(Dataset entries)
### config.mk
export PLATFORM = sky130hd
export DESIGN_NAME = serial_paralelo_rx_flat
export DESIGN_NICKNAME = d
export VERILOG_FILES = /design/src/rtl/serial_paralelo_rx_if.sv /design/src/rtl/serial_paralelo_rx.sv /design/src/flat_wrapper.sv
export SDC_FILE = /design/constraint.sdc
export NUM_CORES = 1
export LEC_CHECK = 0
export ABC_AREA = 1
export ABC_CLOCK_PERIOD_IN_PS = 1530
export BUFFER_PORTS_ARGS = -buffer_cell sky130_fd_sc_hd__buf_2
export CAP_MARGIN = 20
export CORE_MARGIN = 5
export CORE_UTILIZATION = 50
export DETAILED_ROUTE_END_ITERATION = 10
export PLACE_DENSITY = 0.78
export SYNTH_ARGS = -nofsm -noshare
export SYNTH_HDL_FRONTEND = slang
export SYNTH_SLANG_ARGS = --single-unit
### constraint.sdc
create_clock -name clk_32f -period 1.53 [get_ports clk_32f]
set_input_delay 0.153 -clock clk_32f [delete_from_list [all_inputs] [get_ports clk_32f]]
set_output_delay 0.153 -clock clk_32f [all_outputs]
set_load 0.02 [all_outputs]
### src/rtl/serial_paralelo_rx_if.sv
// Serial RX link bundle: serial bit in, recovered byte/valid/active out.
// slave = deserializer side, master = bit source / byte consumer side.
interface serial_paralelo_rx_if;
  logic       data_in;
  logic [7:0] data_out;
  logic       valid_out;
  logic       active;

  modport master (
    output data_in,
    input  data_out,
    input  valid_out,
    input  active
  );

  modport slave (
    input  data_in,
    output data_out,
    output valid_out,
    output active
  );
endinterface

### src/rtl/serial_paralelo_rx.sv
// RX serial-to-parallel converter with COM-symbol byte alignment and link-up detect.
// Ports: clk_32f bit clock, rst_L sync active-low reset, rx (slave) serial in / byte out.
module serial_paralelo_rx #(
  parameter logic [7:0]  COM        = 8'hBC,
  parameter int unsigned ACTIVE_CNT = 4
) (
  input  logic                 clk_32f,
  input  logic                 rst_L,
  serial_paralelo_rx_if.slave  rx
);

  localparam logic [3:0] LP_ACT = 4'(ACTIVE_CNT);

  typedef enum logic [1:0] {
    ST_SEARCH,
    ST_ALIGNED,
    ST_ACTIVE
  } state_t;

  state_t     r_state;
  logic [7:0] r_sr;
  logic [2:0] r_bit_cnt;
  logic [3:0] r_bc_cnt;
  logic [7:0] r_data_out;
  logic       r_valid_out;
  logic       r_active;

  logic [7:0] w_sr_next;
  logic       w_is_com;
  logic       w_boundary;
  logic       w_bc_full;
  logic [3:0] w_bc_inc;
  logic       w_lock_hit;

  assign w_sr_next  = {r_sr[6:0], rx.data_in};
  assign w_is_com   = (w_sr_next == COM);
  assign w_boundary = (r_bit_cnt == 3'd7);
  assign w_bc_full  = (r_bc_cnt >= LP_ACT);

  // COM count saturates at the link-up threshold
  assign w_bc_inc = w_bc_full ? r_bc_cnt
                              : r_bc_cnt + 4'd1;

  // Next aligned COM completes the required run
  assign w_lock_hit = (r_bc_cnt + 4'd1 == LP_ACT);

  always_ff @(posedge clk_32f) begin
    if (!rst_L) begin
      r_state     <= ST_SEARCH;
      r_sr        <= 8'h00;
      r_bit_cnt   <= 3'd0;
      r_bc_cnt    <= 4'd0;
      r_data_out  <= 8'h00;
      r_valid_out <= 1'b0;
      r_active    <= 1'b0;
    end else begin
      r_sr <= w_sr_next;
      unique case (r_state)
        ST_SEARCH: begin
          // Bit-by-bit hunt; the match edge defines the byte grid
          if (w_is_com) begin
            r_bit_cnt <= 3'd0;
            r_bc_cnt  <= 4'd1;
            if (LP_ACT == 4'd1) begin
              r_state  <= ST_ACTIVE;
              r_active <= 1'b1;
            end else begin
              r_state <= ST_ALIGNED;
            end
          end
        end
        ST_ALIGNED: begin
          r_bit_cnt <= r_bit_cnt + 3'd1;
          if (w_boundary) begin
            if (w_is_com) begin
              r_bc_cnt <= w_bc_inc;
              if (w_lock_hit) begin
                r_state  <= ST_ACTIVE;
                r_active <= 1'b1;
              end
            end else begin
              // Broken COM run: drop alignment and hunt again
              r_bc_cnt <= 4'd0;
              r_state  <= ST_SEARCH;
            end
          end
        end
        ST_ACTIVE: begin
          // Link stays up until reset; only grid-aligned bytes count
          r_bit_cnt <= r_bit_cnt + 3'd1;
          if (w_boundary) begin
            r_data_out  <= w_sr_next;
            r_valid_out <= !w_is_com;
            if (w_is_com) begin
              r_bc_cnt <= w_bc_inc;
            end
          end
        end
        default: begin
          r_state <= ST_SEARCH;
        end
      endcase
    end
  end

  assign rx.data_out  = r_data_out;
  assign rx.valid_out = r_valid_out;
  assign rx.active    = r_active;

endmodule

### src/flat_wrapper.sv
// flat-port wrapper written by rule: the top's interface ports become plain ports
module serial_paralelo_rx_flat 
#(
  parameter logic [7:0]  COM        = 8'hBC,
  parameter int unsigned ACTIVE_CNT = 4
)
  (clk_32f, rst_L, rx_data_in, rx_data_out, rx_valid_out, rx_active);
  serial_paralelo_rx_if rx_i ();
  input  logic clk_32f;
  input  logic rst_L;
  input wire logic [$bits(rx_i.data_in)-1:0] rx_data_in;
  output wire logic [$bits(rx_i.data_out)-1:0] rx_data_out;
  output wire logic [$bits(rx_i.valid_out)-1:0] rx_valid_out;
  output wire logic [$bits(rx_i.active)-1:0] rx_active;
  assign rx_i.data_in = rx_data_in;
  assign rx_data_out = rx_i.data_out;
  assign rx_valid_out = rx_i.valid_out;
  assign rx_active = rx_i.active;
  serial_paralelo_rx #(.COM(COM), .ACTIVE_CNT(ACTIVE_CNT)) u_core (.clk_32f(clk_32f), .rst_L(rst_L), .rx(rx_i));
endmodule
==> impl_results.md <==
* Max cap viols at 0
* Vias in the first global route at roughly 930
* Rel. slew slack at about 76%
* Avg Vias per Cell at about 5.0
* Largest buffer count on any clock path at 2
* Final setup violation count at 0
* Tmin final at 1.427 ns
* First-pass GRT wire length at 3884 um
* Pin count of the biggest net entering global routing at 23
* Area taken by multi-input logic gates at 521.8 um^2
* Mapped cell area at 0.001130 mm^2
* Standard-cell rows at 17
* Post-DP Area at 0.001219 mm^2
* Die X-Extent at 57.54 um
* Final Max Slew Viols at 0
* Status: finished, final reports clean
* Clock power frac at 28.6%
* Endpoint class of the critical path: flip-flop
* Setup Skew at around 0.0046 ns
* Synth top cells by count: 34 x nand2_1, 28 x inv_1, 26 x dfxtp_1
* Critical path's slowest cell: dfxtp_1
* Startpoint types: flip-flop
* Max incr delay on CP at 0.36 ns
* R2R Path Start: u_core.r_bit_cnt[0]
* Critical path type: reg -> reg
* # port buffers at 12
* Hold Violations, Final at 0
* Clk Latency, worst-skew pair at 0.33 ns
* Syn-to-layout area delta at 15.72%
* Post-CTS Hold Buffers at 0
* Iter 0 DRT Violations at 15
* Core Area at between 0.002 and 0.0025 mm^2
* Final Cycle Share at 93.24%
* Reg area at 525.5 um^2
* Nets@finish at roughly 180
* FMAX at about 700 MHz
* Post-Synthesis Net Count at 164
* Top cells by area, synth: dfxtp_1 46%, nand2_1 11%, inv_1 9.3%
* Sum Neg Setup Slack at 0 ns
* Starting density of the core at 51.57%
* # Post-CTS Setup Buffers at 0
* Full die area at 0.003310 mm^2
* GRT Overall Usage at 14.97%
* Share of cells above drive strength 1 at 17.75%
* H-tree depth at 1
* Power Density at 1266 mW/mm^2
* #FFs+latches synth at 26
* Worst path cell trace: ha_1 -> ha_1 -> o21ai_2 -> nand2_2 -> nand3_1 -> nand2_1 -> nor2_1
* Peak VDD IR at ~0.67 mV
* Routed Antenna Nets at 0
* DR WL/cell at approximately 11 um
* P_leak at 0.6522 nW
* Sequential Power Share at a little under half
* Drt total wl at ~2200 um
* Combinational Power Share at 26.2%
* Worst R2R Path Depth at 7
* Yosys top cell area share at 46.07%
* Most frequent cell on the critical path: ha_1
* Worst-path clk slew at around 0.14 ns
* Vias post-DR at 985
* # diodes at 0
* Area leader, netlist: dfxtp_1
* Least-Margin Pin Slew at 0.3529 ns
* Initial antenna violation count at 0
* CP Data Arrival Time at approximately 1.7 ns
* Most common cell in the netlist: nand2_1
* Routability Congestion at ~0.86
* Syn. warnings at 0
* Avg Cell Area, Syn at about 7.3 um^2
* Hold path endpoint: u_core.r_sr[0]
* R2r endpoint: u_core.r_bc_cnt[2]
* Ys async rst share at 0%
* Global route overflow at 0
* Internal at about 1.1 mW
* TritonRoute pass-1 iters at 4
* WP data required at between 1.5 and 2 ns
* Reg2Reg Setup Slack at 0.10 ns
* Net Switching at 0.5054 mW
* CTS tree: done
* EDFF count, synth at 0
* Synthesized instance count at about 160
* Die height at ~58 um
* Post-synth cell types at 18
* Post-route cell area at 0.001308 mm^2
* DR DRC count at 0
* Main flop type after synthesis: dfxtp_1
* Sink Count at 26
* Dpl hpwl at 1613 um
* Worst Hold Depth at 3
* Root buffer cell: clkbuf_4
* Layout fillers at between 150 and 200
* Post-synthesis sequential area ratio at 46.07%
* CTS Buf Count at 3
* Min-delay src: rx_data_in
* Sw frac at 30.54%
* Ports at 13
* Crit Path Max Fanout at 5
* HP Class: in -> reg
[sequential cells by signal, indices dropped and copies added (netlist names)]
name,cells
u_core.r_bc_cnt,4
u_core.rx.valid_out,1
u_core.r_bit_cnt,3
u_core.rx.data_out,8
u_core.r_state,2
u_core.r_sr,7
u_core.rx.active,1
[routing by layer]
layer	part of all wire, %	routed length [um]	GRT usage, %	up-vias
met3	3.5	78	2.715	6
met5	0	0	0	-
met2	50	1100	25.16	19
li1	-	-	-	505
met1	44	967	17.40	455
met4	2.4	53	9.272	0
[what timing repair did]
action                                  CTS  global route
endpoints found under the setup margin    4             7
gates resized for setup                   1            12
endpoints found under the hold margin     0             0
gates cloned                              0             0
pin swaps                                 1             1
[worst max path at each step]
stage,end,from,slack (ns),cells after the start
6_report,u_core.r_bc_cnt[2],u_core.r_bit_cnt[0],0.10,7
5_1_grt,u_core.r_bc_cnt[0],u_core.r_bit_cnt[0],-0.0008,8
4_1_cts,u_core.r_bc_cnt[0],u_core.r_bit_cnt[0],0.03,8
3_5_place_dp,u_core.r_bc_cnt[0],u_core.r_bit_cnt[0],0.02,8
3_3_place_gp,u_core.r_bc_cnt[0],u_core.r_bit_cnt[0],0.11,8
2_1_floorplan,u_core.r_bc_cnt[0],u_core.r_bit_cnt[0],0.17,8
[critical path: cells and delay by family, from the launching register on]
kind                     cells  cell delay, ns
adder cells (fa/ha/maj)      2            0.43
AND/OR/NAND/NOR              4            0.43
flip-flops                   1            0.36
AO/OA/AOI/OAI                1            0.18
[power by group through the flow]
stage          Sequential, mW  Clock, mW  Combinational (mW)
6_report                0.747      0.474               0.434
3_5_place_dp            0.759          0               0.380
4_1_cts                 0.745      0.477               0.391
3_3_place_gp            0.755          0               0.356
5_1_grt                 0.752      0.512               0.501
2_1_floorplan           0.752          0               0.309
[kinds of logic (layout without fill, tap and decap cells)]
group	after synthesis	count (layout)	synth area share, %
AOI/OAI and AO/OA	20	20	10.08
buffers and inverters	31	45	10.52
adders and majority gates	6	6	6.644
and+or+nand+nor	71	71	25.91
xor gates and xnor gates	1	1	0.7753
DFF	26	26	46.07
[layout by cell type, fill, tap and decap left out]
master and instances:
buf_2 12, inv_2 1, o21ai_0 10, xor2_1 1, clkbuf_4 3, nand2_1 32
nor2_4 2, nand2_2 3, a21oi_1 7, dfxtp_1 22, a21boi_1 1, o21ai_2 1
nand3_1 8, a21oi_4 1, nor3_1 2, nor2_1 22, inv_1 27, bufinv_16 1
nand4_1 1, dfxtp_2 4, nand3b_1 1, ha_4 1, ha_1 5, buf_4 1
[per-stage QoR]
stage	power (mW)	instances	utilization [%]	hold slack [ns]	setup slack, ns
floorplan	1.061	155	-	0.2465	0.1720
global placement	1.110	193	55.63	0.3523	0.1138
detailed placement	1.139	193	55.63	0.3589	0.02487
CTS	1.613	197	58.02	0.007565	0.03234
global route	1.765	197	59.68	0.01678	-0.0007917
finish	1.655	197	59.68	0.01494	0.1035
[cell type report]
type	count	share of cell area [%]
Clock inverter	1	2.297
Inverter	28	8.038
Tap cell	28	2.679
Multi-Input combinational cell	98	39.90
Timing Repair Buffer	13	5.167
Clock buffer	3	1.722
Sequential cell	26	40.19
No activity file was read; power rests on OpenSTA's default activity.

ACTIVITY:
Give back exactly the lines above starting at the line where "critical path: ha_1" appears and ending at the line where "Slack at 0.10 ns" appears, both included, with no other lines.

REPLY TO THE EXERCISE:
* Most frequent cell on the critical path: ha_1
* Worst-path clk slew at around 0.14 ns
* Vias post-DR at 985
* # diodes at 0
* Area leader, netlist: dfxtp_1
* Least-Margin Pin Slew at 0.3529 ns
* Initial antenna violation count at 0
* CP Data Arrival Time at approximately 1.7 ns
* Most common cell in the netlist: nand2_1
* Routability Congestion at ~0.86
* Syn. warnings at 0
* Avg Cell Area, Syn at about 7.3 um^2
* Hold path endpoint: u_core.r_sr[0]
* R2r endpoint: u_core.r_bc_cnt[2]
* Ys async rst share at 0%
* Global route overflow at 0
* Internal at about 1.1 mW
* TritonRoute pass-1 iters at 4
* WP data required at between 1.5 and 2 ns
* Reg2Reg Setup Slack at 0.10 ns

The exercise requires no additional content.